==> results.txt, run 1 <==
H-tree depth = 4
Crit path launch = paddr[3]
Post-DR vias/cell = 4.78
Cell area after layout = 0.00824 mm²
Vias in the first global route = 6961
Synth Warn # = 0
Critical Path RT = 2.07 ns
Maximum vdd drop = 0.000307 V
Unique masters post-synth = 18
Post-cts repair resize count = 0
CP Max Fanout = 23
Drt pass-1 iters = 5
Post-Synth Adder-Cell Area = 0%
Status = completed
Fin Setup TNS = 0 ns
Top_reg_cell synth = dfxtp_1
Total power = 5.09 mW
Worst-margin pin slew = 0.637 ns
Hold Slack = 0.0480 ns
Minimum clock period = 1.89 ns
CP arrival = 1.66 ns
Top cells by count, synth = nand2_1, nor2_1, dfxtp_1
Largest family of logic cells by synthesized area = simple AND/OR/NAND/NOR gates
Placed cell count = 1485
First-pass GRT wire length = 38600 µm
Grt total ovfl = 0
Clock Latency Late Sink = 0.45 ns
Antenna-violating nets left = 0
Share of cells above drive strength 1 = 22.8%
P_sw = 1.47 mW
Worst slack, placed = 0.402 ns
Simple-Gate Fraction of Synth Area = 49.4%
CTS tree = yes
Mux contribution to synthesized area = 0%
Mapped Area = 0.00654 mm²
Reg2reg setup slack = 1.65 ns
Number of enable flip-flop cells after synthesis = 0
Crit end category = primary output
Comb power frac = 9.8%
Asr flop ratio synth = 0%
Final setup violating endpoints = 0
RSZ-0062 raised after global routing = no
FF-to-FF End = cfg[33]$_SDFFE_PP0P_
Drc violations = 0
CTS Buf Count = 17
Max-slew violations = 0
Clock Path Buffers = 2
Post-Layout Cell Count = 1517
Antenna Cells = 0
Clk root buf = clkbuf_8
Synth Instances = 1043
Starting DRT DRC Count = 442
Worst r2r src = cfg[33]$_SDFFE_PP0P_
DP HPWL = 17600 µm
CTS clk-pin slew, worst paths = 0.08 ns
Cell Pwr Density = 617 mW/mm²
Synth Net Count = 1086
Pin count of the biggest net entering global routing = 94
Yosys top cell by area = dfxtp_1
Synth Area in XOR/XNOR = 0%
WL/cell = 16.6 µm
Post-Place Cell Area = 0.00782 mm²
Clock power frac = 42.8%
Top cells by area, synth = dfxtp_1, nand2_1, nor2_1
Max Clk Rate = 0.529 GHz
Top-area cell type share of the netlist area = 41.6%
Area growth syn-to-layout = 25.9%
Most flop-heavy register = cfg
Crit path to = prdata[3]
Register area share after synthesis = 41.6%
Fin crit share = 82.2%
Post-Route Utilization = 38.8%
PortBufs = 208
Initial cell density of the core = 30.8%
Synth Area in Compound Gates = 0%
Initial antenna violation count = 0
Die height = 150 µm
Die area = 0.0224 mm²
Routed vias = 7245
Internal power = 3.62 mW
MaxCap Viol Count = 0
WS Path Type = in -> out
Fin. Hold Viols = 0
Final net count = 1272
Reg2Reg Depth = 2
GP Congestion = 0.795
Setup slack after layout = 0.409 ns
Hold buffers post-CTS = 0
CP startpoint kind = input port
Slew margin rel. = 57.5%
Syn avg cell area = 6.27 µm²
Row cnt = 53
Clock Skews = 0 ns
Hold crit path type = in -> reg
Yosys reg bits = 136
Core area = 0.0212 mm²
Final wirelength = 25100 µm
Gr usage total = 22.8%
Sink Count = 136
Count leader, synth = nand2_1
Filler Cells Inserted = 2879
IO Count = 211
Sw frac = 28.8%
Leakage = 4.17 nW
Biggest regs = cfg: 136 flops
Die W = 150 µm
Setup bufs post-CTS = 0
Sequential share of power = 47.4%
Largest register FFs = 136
++++++++++++++++++++
- _WORK REQUEST_
Taking the line with "CP arrival = 1.66 ns" as the first and the line with "Count leader, synth = nand2_1" as the last, retype that stretch of the data above exactly, with no other lines.

- _REPLY TO THE TASK_
CP arrival = 1.66 ns
Top cells by count, synth = nand2_1, nor2_1, dfxtp_1
Largest family of logic cells by synthesized area = simple AND/OR/NAND/NOR gates
Placed cell count = 1485
First-pass GRT wire length = 38600 µm
Grt total ovfl = 0
Clock Latency Late Sink = 0.45 ns
Antenna-violating nets left = 0
Share of cells above drive strength 1 = 22.8%
P_sw = 1.47 mW
Worst slack, placed = 0.402 ns
Simple-Gate Fraction of Synth Area = 49.4%
CTS tree = yes
Mux contribution to synthesized area = 0%
Mapped Area = 0.00654 mm²
Reg2reg setup slack = 1.65 ns
Number of enable flip-flop cells after synthesis = 0
Crit end category = primary output
Comb power frac = 9.8%
Asr flop ratio synth = 0%
Final setup violating endpoints = 0
RSZ-0062 raised after global routing = no
FF-to-FF End = cfg[33]$_SDFFE_PP0P_
Drc violations = 0
CTS Buf Count = 17
Max-slew violations = 0
Clock Path Buffers = 2
Post-Layout Cell Count = 1517
Antenna Cells = 0
Clk root buf = clkbuf_8
Synth Instances = 1043
Starting DRT DRC Count = 442
Worst r2r src = cfg[33]$_SDFFE_PP0P_
DP HPWL = 17600 µm
CTS clk-pin slew, worst paths = 0.08 ns
Cell Pwr Density = 617 mW/mm²
Synth Net Count = 1086
Pin count of the biggest net entering global routing = 94
Yosys top cell by area = dfxtp_1
Synth Area in XOR/XNOR = 0%
WL/cell = 16.6 µm
Post-Place Cell Area = 0.00782 mm²
Clock power frac = 42.8%
Top cells by area, synth = dfxtp_1, nand2_1, nor2_1
Max Clk Rate = 0.529 GHz
Top-area cell type share of the netlist area = 41.6%
Area growth syn-to-layout = 25.9%
Most flop-heavy register = cfg
Crit path to = prdata[3]
Register area share after synthesis = 41.6%
Fin crit share = 82.2%
Post-Route Utilization = 38.8%
PortBufs = 208
Initial cell density of the core = 30.8%
Synth Area in Compound Gates = 0%
Initial antenna violation count = 0
Die height = 150 µm
Die area = 0.0224 mm²
Routed vias = 7245
Internal power = 3.62 mW
MaxCap Viol Count = 0
WS Path Type = in -> out
Fin. Hold Viols = 0
Final net count = 1272
Reg2Reg Depth = 2
GP Congestion = 0.795
Setup slack after layout = 0.409 ns
Hold buffers post-CTS = 0
CP startpoint kind = input port
Slew margin rel. = 57.5%
Syn avg cell area = 6.27 µm²
Row cnt = 53
Clock Skews = 0 ns
Hold crit path type = in -> reg
Yosys reg bits = 136
Core area = 0.0212 mm²
Final wirelength = 25100 µm
Gr usage total = 22.8%
Sink Count = 136
Count leader, synth = nand2_1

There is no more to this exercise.